((

===== src/rtl/instr_fetch.sv =====
// Instruction fetch stage: owns the PC, reads the shared program RAM after bus
// arbitration, and presents each fetched byte to the decoder until it is accepted.
module instr_fetch #(
    parameter int                ADDR_W      = 4,
    parameter int                DATA_W      = 8,
    parameter logic [ADDR_W-1:0] RESET_PC    = '0,
    parameter logic [3:0]        HALT_OPCODE = 4'h0
) (
    input  logic              clk,
    input  logic              rst_n,
    output logic              bus_req,
    input  logic              bus_gnt,
    output logic [ADDR_W-1:0] ram_address,
    output logic              ram_read_en,
    input  logic [DATA_W-1:0] ram_data,
    output logic              ir_valid,
    input  logic              ir_ready,
    output logic [3:0]        ir_opcode,
    output logic [3:0]        ir_operand,
    output logic [ADDR_W-1:0] ir_pc,
    input  logic              jump_en,
    input  logic [ADDR_W-1:0] jump_addr,
    output logic              halted,
    output logic [1:0]        state_dbg
);

    typedef enum logic [1:0] {
        S_REQ  = 2'd0,
        S_RD   = 2'd1,
        S_HOLD = 2'd2,
        S_HALT = 2'd3
    } state_t;

    state_t            state;
    state_t            state_nxt;
    logic [ADDR_W-1:0] pc;
    logic [DATA_W-1:0] ir;
    logic              accept;
    logic              is_halt_op;

    // Handshake: the decoder takes the IR on any cycle where ir_valid and
    // ir_ready are both high; ir_valid never drops and the IR never changes
    // until that happens. jump_en/jump_addr only matter on that cycle.
    assign accept     = ir_valid & ir_ready;
    assign is_halt_op = (ir[DATA_W-1 -: 4] == HALT_OPCODE);

    always_ff @(posedge clk or negedge rst_n) begin
        if (!rst_n) begin
            state <= S_REQ;
        end else begin
            state <= state_nxt;
        end
    end

    always_comb begin
        state_nxt = state;
        case (state)
            S_REQ:   if (bus_gnt) state_nxt = S_RD;
            S_RD:    state_nxt = S_HOLD;
            S_HOLD: begin
                if (accept) begin
                    if (is_halt_op) state_nxt = S_HALT;
                    else            state_nxt = S_REQ;
                end
            end
            S_HALT:  state_nxt = S_HALT;
            default: state_nxt = S_REQ;
        endcase
    end

    // A jump only redirects the PC for non-HALT instructions; HALT freezes it.
    always_ff @(posedge clk or negedge rst_n) begin
        if (!rst_n) begin
            pc    <= RESET_PC;
            ir    <= '0;
            ir_pc <= '0;
        end else if (state == S_RD) begin
            ir    <= ram_data;
            ir_pc <= pc;
            pc    <= pc + ADDR_W'(1);
        end else if (accept && !is_halt_op && jump_en) begin
            pc <= jump_addr;
        end
    end

    // bus_req is gated by rst_n so it reads low while reset is held, even
    // though the state register already sits in S_REQ.
    assign bus_req     = rst_n & ((state == S_REQ) | (state == S_RD));
    assign ram_read_en = rst_n & (state == S_RD);
    assign ram_address = pc;
    assign ir_valid    = (state == S_HOLD);
    assign halted      = (state == S_HALT);
    assign ir_opcode   = ir[DATA_W-1 -: 4];
    assign ir_operand  = ir[3:0];
    assign state_dbg   = state;

endmodule


===== config.mk =====
export PLATFORM = sky130hd
export DESIGN_NAME = instr_fetch
export DESIGN_NICKNAME = d
export VERILOG_FILES = /design/src/rtl/instr_fetch.sv
export SDC_FILE = /design/constraint.sdc
export NUM_CORES = 1
export LEC_CHECK = 0
export ABC_AREA = 1
export CAP_MARGIN = 20
export CORE_AREA = 2 2 60 73
export CTS_CLUSTER_SIZE = 10
export DETAILED_ROUTE_END_ITERATION = 7
export DIE_AREA = 0 0 62 75
export HOLD_SLACK_MARGIN = 0.02
export MAX_ROUTING_LAYER = met4
export SYNTH_ARGS = -nofsm -noshare
export SYNTH_HDL_FRONTEND = slang
export SYNTH_SLANG_ARGS = --single-unit

===== constraint.sdc =====
create_clock -name clk -period 1.2 [get_ports clk]
set_input_delay 0.12 -clock clk [delete_from_list [all_inputs] [get_ports clk]]
set_output_delay 0.12 -clock clk [all_outputs]
set_load 0.02 [all_outputs]

==> results of run 1 <==
-- power by group through the flow --
stage / clock network [mW] / registers, mW / logic [mW]
2_1_floorplan: 0 / 1.51 / 0.928
3_3_place_gp: 0 / 1.14 / 2.36
3_5_place_dp: 0 / 1.15 / 2.38
4_1_cts: 0.515 / 1.10 / 2.31
5_1_grt: 0.553 / 1.16 / 3.06
6_report: 0.495 / 1.12 / 2.79
-- critical path: cells and delay by family, from the launching register on --
family | cells | cell delay [ns]
buffers and inverters | 2 | 0.25
AND/OR/NAND/NOR | 5 | 0.48
flip-flops | 1 | 0.40
-- registers in the layout, indices dropped and copies added, names as in the netlist --
register,cells
ir,8
ir_pc,4
ram_address,4
state_dbg,2
-- logic make-up (layout without fill, tap and decap cells) --
kind of cell	Yosys count	in the layout	synth area share, %
AO/OA/AOI/OAI	6	6	3.813
adder cells (fa/ha/maj)	1	1	1.412
buffers and inverters	12	71	6.921
flip-flops	18	18	50.85
AND/OR/NAND/NOR	74	74	37.01
-- per-stage QoR --
step	util (%)	cells	hold WS [ns]	cell area, µm²
after floorplan	-	111	-0.1756	894.6
after global placement	35.74	211	0.4680	1398
after detailed placement	35.74	211	0.4693	1398
after CTS	37.12	218	0.2514	1451
after global routing	41.41	224	0.2522	1619
final	41.41	224	0.2431	1619
-- layout make-up --
class,count,area (µm²),share of cell area [%]
repair buffers,58,556.8,34.39
flip-flops and latches,18,454.2,28.05
inverters,9,33.78,2.087
multi-input cells,81,451.7,27.90
clock buffers,4,55.05,3.400
well taps,54,67.56,4.173
-- worst max-delay path by stage --
stage	end	slack (ns)
finish	ram_address[0]	-0.01
global route	ram_address[1]	-0.08
CTS	ram_address[0]	-0.14
detailed placement	ram_read_en	-0.30
global placement	ram_read_en	-0.27
floorplan	ram_address[2]	-0.08
-- per-layer routing --
metal	GRT usage, %	vias to the layer above	share of wire (%)
met2	17.13	23	52
met4	4.255	0	1.1
met1	12.97	414	40
li1	-	464	-
met5	-	-	0
met3	3.093	4	6.2
-- timing repair --
item | in CTS | in global routing
setup endpoints to repair | 35 | 20
pin swaps | 0 | 9
gates cloned | 0 | 1
buffers inserted | 3 | 5
gates resized for setup | 46 | 32
-- synthesized netlist by cell type (all sizes together) --
master / number
a31oi: 1
buf: 3
dfrtp: 18
ha: 1
inv: 9
nand2: 55
nand3: 9
nand3b: 1
nor2: 7
o21a: 1
o21ai: 4
or2: 2
==> run summary, run 1 <==
Status -> finished with violations
Failing checks -> negative setup slack
Post-synthesis cell count -> 111
CTS Buf Count -> 3
Final wirelength -> 2389 µm
Reg2Reg Depth -> 7
Worst-path maximum fanout -> 11
Largest net degree at the start of global routing -> 25
Max Root-Sink Buffers -> 2
Worst path cell trace -> inv_2, nand2_4, buf_12, or2_1, nand2_1, nand2_1, nand2_1
Nets -> 189
Max Freq -> 0.8246 GHz
Clk_skew -> 0.002731 ns
CP arrival -> 1.40 ns
Flops & latches, synth -> 18
Comb pwr share -> 63.4%
Starting density of the core -> 22.66%
Initial antenna violation count -> 0
# hold bufs at CTS -> 0
Clk pin slew, worst setup/hold paths -> 0.07 ns
Commonest cells after routing, fill and taps aside -> 42 x nand2_1, 16 x clkdlybuf4s50_1, 15 x dfrtp_1, 15 x dlygate4sd2_1, 12 x buf_4
Area Growth Syn to Fin -> 82.77%
Layout fillers -> 411
GRT overflow -> 0
Clock share of power -> 11.2%
Reg2reg start -> state_dbg[1]
Number of diodes -> 0
IO buf count -> 38
Crit path time final -> 1.213 ns
Switching part of the total -> 42.52%
Final Cycle Share -> 101.1%
Worst setup SP type -> flip-flop
Register share of total power -> 25.3%
Most common cell after layout, fill and taps aside -> nand2_1
Worst vdd rail ir drop -> 0.0009331 V
DR pass1 iterations -> 4
Drt wl/cell -> 10.67 µm
Drt drc -> 0
Vias -> 905
Synth area leader -> dfrtp_1
Die height -> 75 µm
Slew HR -> 83.84%
CTS tree -> yes
I/O pins -> 39
Total Power -> 4.401 mW
Synth area leaders -> dfrtp_1 51%, nand2_1 22%, nand3_1 5.1%
Min-Delay Path Class -> in2async
H-tree lvl count -> 1
Detailed placement HPWL -> 1679 µm
Critical path's most frequent cell -> nand2_1
GRT Total Usage -> 10.89%
Number of global-route vias before repair -> 852
Post-synth top area share -> 50.85%
WP data required -> 1.39 ns
Crit path capture type -> flip-flop
Switch Pwr -> 1.871 mW
Final-report max-slew violation count -> 0
Final setup viols -> 1
Vias/cell -> 4.040
R2R Setup Slk -> -0.01 ns
Synth Cell Area -> 885.9 µm²
Final hold violation count -> 0
Final Worst Setup Slack -> -0.01276 ns
Root Driver -> clkbuf_8
Latest clock arrival within the worst-skew pair -> 0.25 ns
CP max-delay cell -> dfrtp_1
Worst Tran Pin Value -> 0.2424 ns
Synth Net Count -> 129
Die width -> 62 µm
Reg-to-Reg End -> ram_address[0]
CP startpoint -> state_dbg[1]
Share of layout cells above drive strength 1 -> 32.94%
Pwr/cell area -> 2718 mW/mm²
Rows -> 25
Max-cap viol count -> 0
Internal power -> 2.530 mW
RSZ-0062 raised after global routing -> true
Initial DRC Count -> 36
Synth Warn # -> 0
CP peak stage delay -> 0.40 ns
Setup TNS -> -0.01276 ns
Placement Setup Slack -> -0.2990 ns
WS Path Type -> reg2reg
Synth cell types -> 19
P_leak -> 0.8502 nW
Detail Route Antenna Nets -> 0
Total die area -> 0.004650 mm²
Register area share after synthesis -> 50.85%
Syn Area/Cell -> 7.981 µm²
Global placer's final weighted congestion -> 0.7449
Num Clock Sinks -> 18
First-pass GRT wire length -> 3670 µm
Core Region -> 0.003910 mm²
Note: power is estimated with default switching activity, not from simulation.
==> run 2: changes to the inputs <==
Settings changed: PLACE_DENSITY from default to 0.51.
==> run 2 against run 1 <==
  * Die area unchanged
  * Wire length increased by 9.3%
  * The run still ends with negative setup slack left
  * Core utilization increased by 0.096 points
  * Register-to-register slack improved by 0.03 ns
  * Fmax decreased by 0.82%
  * Power increased by 0.95%
  * Critical endpoint is now halted
  * Hold slack got worse by 0.012 ns
  * Sequential share of layout area decreased by 0.14 points
  * Critical path depth decreased by 2
  * Combinational power about the same
==> run summary, run 2 (synthesis results as in run 1) <==
First-pass GRT wire length -> 4022 µm (+9.6%)
Top sig layer -> met4
Initial DRC Count -> 21 (-42%)
Clk_skew -> 0.002001 ns (-0.0007294 ns)
Die width -> 62 µm (unchanged)
RSZ-0062 raised after global routing -> true
Final hold violation count -> 0 (unchanged)
Final-report max-slew violation count -> 0 (unchanged)
Final setup viols -> 2 (+1)
R2R Setup Slk -> 0.02 ns (+0.03 ns)
Max FFs per register -> 8 (unchanged)
Metal2 WL -> 1372 µm (+10%)
Met1 wire length -> 1117 µm (+16%)
Initial antenna violation count -> 0 (unchanged)
Detailed placement HPWL -> 1720 µm (+2.4%)
Crit path time final -> 1.223 ns (+0.01007 ns)
GRT overflow -> 0 (unchanged)
Drt drc -> 0 (unchanged)
Most common cell after layout, fill and taps aside -> nand2_1
Failing checks -> negative setup slack
Clk pin slew, worst setup/hold paths -> 0.07 ns (about the same)
Final Cycle Share -> 101.9% (+0.84 points)
CTS tree -> yes
# hold bufs at CTS -> 0 (unchanged)
CTS Buf Count -> 3 (unchanged)
H-tree lvl count -> 1 (unchanged)
Final core utilization -> 41.50% (+0.096 points)
Area Growth Syn to Fin -> 83.19%
Worst path top cell family by delay -> flip-flops
CP arrival -> 1.10 ns (-0.30 ns)
Finished Layout Cells -> 224 (unchanged)
P_leak -> 0.8457 nW (-0.53%)
Reg2Reg Depth -> 8 (+1)
Worst-path maximum fanout -> 4 (-7)
IO buf count -> 38 (unchanged)
Vias -> 902 (-0.33%)
CP startpoint -> state_dbg[1]
Commonest cells after routing, fill and taps aside -> 50 x nand2_1, 16 x clkdlybuf4s50_1, 16 x dfrtp_1, 16 x dlygate4sd2_1, 11 x buf_6
Worst path cell trace -> buf_6, buf_6, nand2_4, inv_2, buf_6
Share of layout cells above drive strength 1 -> 27.65% (-5.3 points)
Latest clock arrival within the worst-skew pair -> 0.25 ns (about the same)
Vias/cell -> 4.027 (-0.33%)
Reg-to-Reg End -> ram_address[2]
Pwr/cell area -> 2738 mW/mm² (+0.72%)
Nets -> 189 (unchanged)
Critical path's most frequent cell -> buf_6
WS Path Type -> reg2out
CP bufs+invs -> 4 (+2)
GRT Total Usage -> 11.84% (+0.96 points)
Top reg by flops -> ir
Number of diodes -> 0 (unchanged)
Crit path capture type -> primary output
Crit path depth -> 5 (-2)
DR WL met3 -> 97 µm (-35%)
Status -> finished with violations
Worst setup SP type -> flip-flop
Starting density of the core -> 22.66% (unchanged)
Reg2reg start -> state_dbg[1]
Cell count after placement -> 210 (-0.47%)
CP max-delay cell -> dfrtp_1
Die height -> 75 µm (unchanged)
I/O pins -> 39 (unchanged)
WP data required -> 1.08 ns (-0.31 ns)
Total die area -> 0.004650 mm² (unchanged)
Max Root-Sink Buffers -> 2 (unchanged)
Worst Tran Pin Value -> 0.2492 ns (+0.006780 ns)
CP peak stage delay -> 0.40 ns (about the same)
Max Freq -> 0.8178 GHz (-0.82%)
Final Worst Setup Slack -> -0.02283 ns (-0.01007 ns)
Final wirelength -> 2610 µm (+9.3%)
Core Region -> 0.003910 mm² (unchanged)
DR pass1 iterations -> 4 (unchanged)
Rows -> 25 (unchanged)
Slew HR -> 83.39% (-0.45 points)
Root Driver -> clkbuf_8
Max-cap viol count -> 0 (unchanged)
Global placer's final weighted congestion -> 0.7925 (+6.4%)
Largest net degree at the start of global routing -> 25 (unchanged)
Min-Delay Path Class -> in2async
Worst vdd rail ir drop -> 0.0008508 V (-8.8%)
Detail Route Antenna Nets -> 0 (unchanged)
Num Clock Sinks -> 18 (unchanged)
Number of global-route vias before repair -> 860 (+0.94%)
Drt wl/cell -> 11.65 µm (+9.3%)
-- run 2: cell types whose count changed in the layout (fill, tap and decap cells not counted), moves of 2 or more --
cell     previous run  this run
buf_2               4         1
nand2_1            42        50
nand2_2             9         2
buf_6               8        11
buf_4              12        10
-- run 2: per-stage QoR --
step,hold slack [ns],cell area (µm²),power (mW),worst slack [ns],TNS (ns)
after floorplan,-0.1756,894.6,2.436,-0.07827,-0.1012
after global routing,0.2693,1623,4.786,-0.06030,-0.3458
after CTS,0.2484,1499,4.106,-0.07564,-0.1471
final,0.2308,1623,4.443,-0.02283,-0.03619
after global placement,0.4690,1390,3.498,-0.2939,-1.805
after detailed placement,0.4728,1390,3.548,-0.2974,-2.502
-- run 2: timing repair --
action,CTS,global route
gates cloned,0,1
pin swaps,2,5
endpoints found under the hold margin,0,0
gates resized for setup,49,21
endpoints found under the setup margin,35,16
buffers inserted,4,6
-- run 2: power breakdown --
part	internal [mW]	switching, mW	leakage, nW
clock network	0.292	0.220	0.0288
registers	0.910	0.216	0.220
logic	1.34	1.46	0.597
total	2.54	1.90	0.846
-- run 2: area by class of cell --
| type | instances | area [µm²] |
|---|---|---|
| fillers | 412 | 2287 |
| repair buffers | 58 | 579.3 |
| flip-flops and latches | 18 | 452.9 |
| multi-input cells | 81 | 434.2 |
| well taps | 54 | 67.56 |
| clock buffers | 4 | 55.05 |
| inverters | 9 | 33.78 |
-- run 2: worst max-delay path by stage --
stage | endpoint | slack [ns]
after floorplan | ram_address[2] | -0.08
after CTS | ram_read_en | -0.08
after global routing | halted | -0.06
after detailed placement | ram_read_en | -0.30
final | halted | -0.02
after global placement | ram_read_en | -0.29
-- run 2: per-layer routing --
metal	vias up	GRT usage, %
li1	457	-
met1	421	14.55
met2	22	19.91
met3	2	1.031
met4	0	4.255
met5	-	-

))

REQUIRED WORK: Check each line of the listing above, and copy it if it contains the word "constraint".

TASK RESPONSE:
export SDC_FILE = /design/constraint.sdc
===== constraint.sdc =====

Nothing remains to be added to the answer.